» **What to work on**
Filter the records, keeping every line that has the string "WIDTH".

══════════════════════════════

**flow/design.v**
```verilog
module comparator_9(
	output	[7:0]		out, 
	input					clk, 
	input					ldFilter, 
	input		[1:0]		selFilter, 
	input		[7:0]		in1, 
	input		[7:0]		in2, 
	input		[7:0]		in3, 
	input		[7:0]		in4, 
	input		[7:0]		in5, 
	input		[7:0]		in6, 
	input		[7:0]		in7, 
	input		[7:0]		in8, 
	input		[7:0]		in9
); 
wire	[7:0] max11, max12, max13, max21, max22, max23, max3; 
wire 	[7:0] med11, med12, med13, med21, med22, med23, med3; 
wire	[7:0]	min11, min12, min13, min21, min22, min23, min3; 
wire			en1, en2, en3; 
assign en1 = (ldFilter == 1) && (selFilter == 1); 
assign en2 = (ldFilter == 1) && (selFilter == 2); 
assign en3 = (ldFilter == 1) && (selFilter == 3); 
comparator comp11(.max (max11), .med (med11), .min (min11), .clk (clk), .en (en1), .in_1 (in1), .in_2 (in2), .in_3 (in3)); 
comparator comp12(.max (max12), .med (med12), .min (min12), .clk (clk), .en (en1), .in_1 (in4), .in_2 (in5), .in_3 (in6));
comparator comp13(.max (max13), .med (med13), .min (min13), .clk (clk), .en (en1), .in_1 (in7), .in_2 (in8), .in_3 (in9));
comparator comp21(.max (max21), .med (med21), .min (min21), .clk (clk), .en (en2), .in_1 (max11), .in_2 (max12), .in_3 (max13));
comparator comp22(.max (max22), .med (med22), .min (min22), .clk (clk), .en (en2), .in_1 (med11), .in_2 (med12), .in_3 (med13));
comparator comp23(.max (max23), .med (med23), .min (min23), .clk (clk), .en (en2), .in_1 (min11), .in_2 (min12), .in_3 (min13));
comparator comp3(.max (max3), .med (med3), .min (min3), .clk (clk), .en (en3), .in_1 (min21), .in_2 (med22), .in_3 (max23));
assign out = med3; 
endmodule
module comparator(
	output reg	[7:0]	max, 
	output reg	[7:0]	med, 
	output reg	[7:0]	min,
	input					clk, 
	input					en, 
	input			[7:0]	in_1, 
	input			[7:0]	in_2, 
	input			[7:0]	in_3
);
always@(posedge clk)
begin
	if(en)
	begin
	  if((in_1 >= in_2) && (in_1 >= in_3) && (in_2 >= in_3)) begin max <= in_1; med <= in_2; min <= in_3; end 
	  else if((in_1 >= in_2) && (in_1 >= in_3) && (in_3 >= in_2)) begin max <= in_1; med <= in_3; min <= in_2; end
	  else if((in_2 >= in_1) && (in_2 >= in_3) && (in_1 >= in_3)) begin max <= in_2; med <= in_1; min <= in_3; end
	  else if((in_2 >= in_1) && (in_2 >= in_3) && (in_3 >= in_1)) begin max <= in_2; med <= in_3; min <= in_1; end
	  else if((in_3 >= in_1) && (in_3 >= in_2) && (in_1 >= in_2)) begin max <= in_3; med <= in_1; min <= in_2; end
	  else if((in_3 >= in_1) && (in_3 >= in_2) && (in_2 >= in_1)) begin max <= in_3; med <= in_2; min <= in_1; end
	end
end
endmodule
module CU(
	output reg				ldAddr, 
	output reg	[2:0]		selAddr, 
	output reg				ldImage, 
	output reg	[2:0]		selImage, 
	output reg				ldFilter, 
	output reg 	[1:0]		selFilter, 
	output reg				done,
	input						clk, 
	input						rst
); 
reg	[3:0]	state; 
parameter S0 = 4'b0000, S1 = 4'b0001, S2 = 4'b0010, S3 = 4'b0011, S4 = 4'b0100, 
  S5 = 4'b0101, S6 = 4'b0110, S7 = 4'b0111, S8 = 4'b1000; 
parameter LENGTH = 640, WIDTH = 480; 
always@(posedge clk or negedge rst)
begin 
	if(!rst)	begin 
	  state <= 0;
	  ldAddr <= 0;			selAddr <= 0; 
	  ldImage <= 0;		selImage <= 0; 
	  ldFilter <= 0;		selFilter <= 0;  
	  done <= 0;  
	end
	else
	begin
		  ldAddr <= 0;			selAddr <= 0; 
		  ldImage <= 0;		selImage <= 0; 
		  ldFilter <= 0;		selFilter <= 0;  
		  done <= 0; 
		  case(state)
		  S0: 	begin state <= S1; 	ldAddr <= 1; 	selAddr <= 1; 		end 
		  S1: 	begin state <= S2; 	ldAddr <= 1; 	selAddr <= 2;  ldImage <= 1; 	selImage <= 1; end
		  S2: 	begin state <= S3; 	ldAddr <= 1; 	selAddr <= 3;  ldImage <= 1; 	selImage <= 2; end
		  S3: 	begin state <= S4; 	ldAddr <= 1; 	selAddr <= 4;  ldImage <= 1; 	selImage <= 3; end
		  S4: 	begin state <= S5; 	ldAddr <= 1; 	selAddr <= 5;  ldImage <= 1; 	selImage <= 4; end
		  S5: 	begin state <= S6;   ldImage <= 1; 	selImage <= 5; end		  
		  S6: 	begin state <= S7; 	ldFilter <= 1; 	selFilter <= 1; 	end 
		  S7: 	begin state <= S8; 	ldFilter <= 1; 	selFilter <= 2; 	end
		  S8: 	begin state <= S0; 	ldFilter <= 1; 	selFilter <= 3;   done <= 1; 	end
        default: begin state <= S0; end
        endcase
	end
end
endmodule 
module DU(
	output 		[7:0]		out, 
	output reg	[18:0]	out_address, 
	output reg				out_valid, 
	output		[18:0]	address_a, 
	output		[18:0]	address_b, 
	input			[7:0]		q_a, 
	input			[7:0]		q_b, 
	input 					clk, 
	input						rst, 
	input						ldAddr, 
	input			[2:0]		selAddr, 
	input 					ldImage,  
	input 		[2:0] 	selImage, 
	input 					ldFilter, 
	input 		[1:0]		selFilter, 
	input                done 
); 
reg 	[18:0]	addr_a; 
reg	[18:0]	addr_b; 
reg 	[7:0] 	in1;  
reg 	[7:0] 	in2; 
reg 	[7:0] 	in3;
reg 	[7:0] 	in4;  
reg 	[7:0] 	in5;  
reg 	[7:0] 	in6;  
reg 	[7:0] 	in7;  
reg 	[7:0] 	in8;  
reg 	[7:0] 	in9;
reg [10:0] column;
reg [9:0] row;
reg [1:0] extra_bits;
reg				ldImage_d; 
reg	[2:0]		selImage_d; 
reg				ldFilter_d; 
reg	[1:0]		selFilter_d; 
parameter LENGTH = 480, WIDTH = 640; 
always@(posedge clk or negedge rst)
begin 
  if(!rst) begin 
    ldImage_d <= 0; selImage_d <= 0; 
    ldFilter_d <= 0; selFilter_d <= 0; 
    out_valid <= 0; 
  end 
  else begin 
    ldImage_d <= ldImage; selImage_d <= selImage; 
    ldFilter_d <= ldFilter; selFilter_d <= selFilter; 
    out_valid <= ldFilter_d && (selFilter_d == 3); 
  end 
end
always@(posedge clk or negedge rst)
begin 
  if(!rst) begin 
    column <= 0; row <= 0; 
  end 
  else if(done) begin 
    if(column == LENGTH - 1) 
	   begin column <= 0; row <= (row == WIDTH - 1) ? 10'd0 : row + 1; end 
	 else column <= column + 1; 
  end
end
always@(posedge clk)
begin 
  if(done) out_address <= LENGTH * row + column; 
end
always@(posedge clk or negedge rst) begin
  if(!rst) begin
    addr_a <= 0; addr_b <= 0;
  end
  else if(ldAddr) begin
  if(row > 0 && row < (WIDTH - 1) && column > 0 && column < (LENGTH - 1) ) begin
    case(selAddr)
    1: begin 	{extra_bits, addr_a} <= LENGTH * (row - 1) + column - 1 ; 	
	  			   {extra_bits, addr_b} <= LENGTH * (row - 1) + column; 	
		 end 
    2: begin 	{extra_bits, addr_a} <= LENGTH * (row - 1) + column + 1; 	
				   {extra_bits, addr_b} <= LENGTH * row + column - 1; 			
		 end
    3: begin 	{extra_bits, addr_a} <= LENGTH * row + column; 	
				   {extra_bits, addr_b} <= LENGTH * row + column + 1; 	
		 end
    4: begin 	{extra_bits, addr_a} <= LENGTH * (row + 1) + column - 1; 	
				   {extra_bits, addr_b} <= LENGTH * (row + 1) + column; 	
		 end
    5: begin 	{extra_bits, addr_a} <= LENGTH * (row + 1) + column + 1;
		 end
  endcase
  end
  else if ((row == 0) || (column == 0) || (column == (LENGTH-1)) || (row == (WIDTH-1) )) begin
    if(selAddr != 0)
    begin  {extra_bits, addr_a} <= LENGTH * row + column; 
			  {extra_bits, addr_b} <= LENGTH * row + column;
			  end
  end 
  end  
  end  
assign address_a = addr_a; 
assign address_b = addr_b; 
always@(posedge clk)
begin 
  if(ldImage_d) 
  begin 
    case(selImage_d)
	 1: begin in1 <= q_a; in2 <= q_b; end 
	 2: begin in3 <= q_a; in4 <= q_b; end
	 3: begin in5 <= q_a; in6 <= q_b; end
	 4: begin in7 <= q_a; in8 <= q_b; end
	 5: begin in9 <= q_a; end
    endcase 
  end 
end
comparator_9 comp(	
	.out				(out), 
	.clk				(clk), 
	.ldFilter		(ldFilter_d), 
	.selFilter		(selFilter_d), 
	.in1				(in1), 
	.in2				(in2), 
	.in3				(in3), 
	.in4				(in4), 
	.in5				(in5), 
	.in6				(in6), 
	.in7				(in7), 
	.in8				(in8), 
	.in9				(in9)
);
endmodule 
module medianFilter(
	output	[7:0]		out, 
	output 	[18:0]	out_address, 
	output				out_valid, 
	output	[18:0]	address_a, 
	output	[18:0]	address_b, 
	input		[7:0]		q_a, 
	input		[7:0]		q_b, 
	input					clk, 
	input 				rst
); 
wire 			ldAddr; 
wire			ldImage; 
wire 			ldFilter; 
wire 			done; 
wire	[2:0]	selAddr; 
wire 	[1:0]	selFilter; 
wire 	[2:0]	selImage; 
DU du(
	.out					(out), 
	.out_address		(out_address), 
	.out_valid			(out_valid), 
	.address_a			(address_a), 
	.address_b			(address_b), 
	.q_a					(q_a), 
	.q_b					(q_b), 
	.clk					(clk), 
	.rst					(rst), 
	.ldAddr				(ldAddr), 
	.selAddr				(selAddr), 
	.ldImage				(ldImage), 
	.selImage			(selImage), 
	.ldFilter			(ldFilter), 
	.selFilter			(selFilter), 
	.done             (done)
); 
CU	cu(
	.ldAddr				(ldAddr), 
	.selAddr				(selAddr), 
	.ldImage				(ldImage), 
	.selImage			(selImage), 
	.ldFilter			(ldFilter), 
	.selFilter			(selFilter), 
	.done					(done), 
	.clk					(clk), 
	.rst					(rst)
); 
endmodule 
```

══════════════════════════════

» **Output of the task**
parameter LENGTH = 640, WIDTH = 480; 
parameter LENGTH = 480, WIDTH = 640; 
	   begin column <= 0; row <= (row == WIDTH - 1) ? 10'd0 : row + 1; end 
  if(row > 0 && row < (WIDTH - 1) && column > 0 && column < (LENGTH - 1) ) begin
  else if ((row == 0) || (column == 0) || (column == (LENGTH-1)) || (row == (WIDTH-1) )) begin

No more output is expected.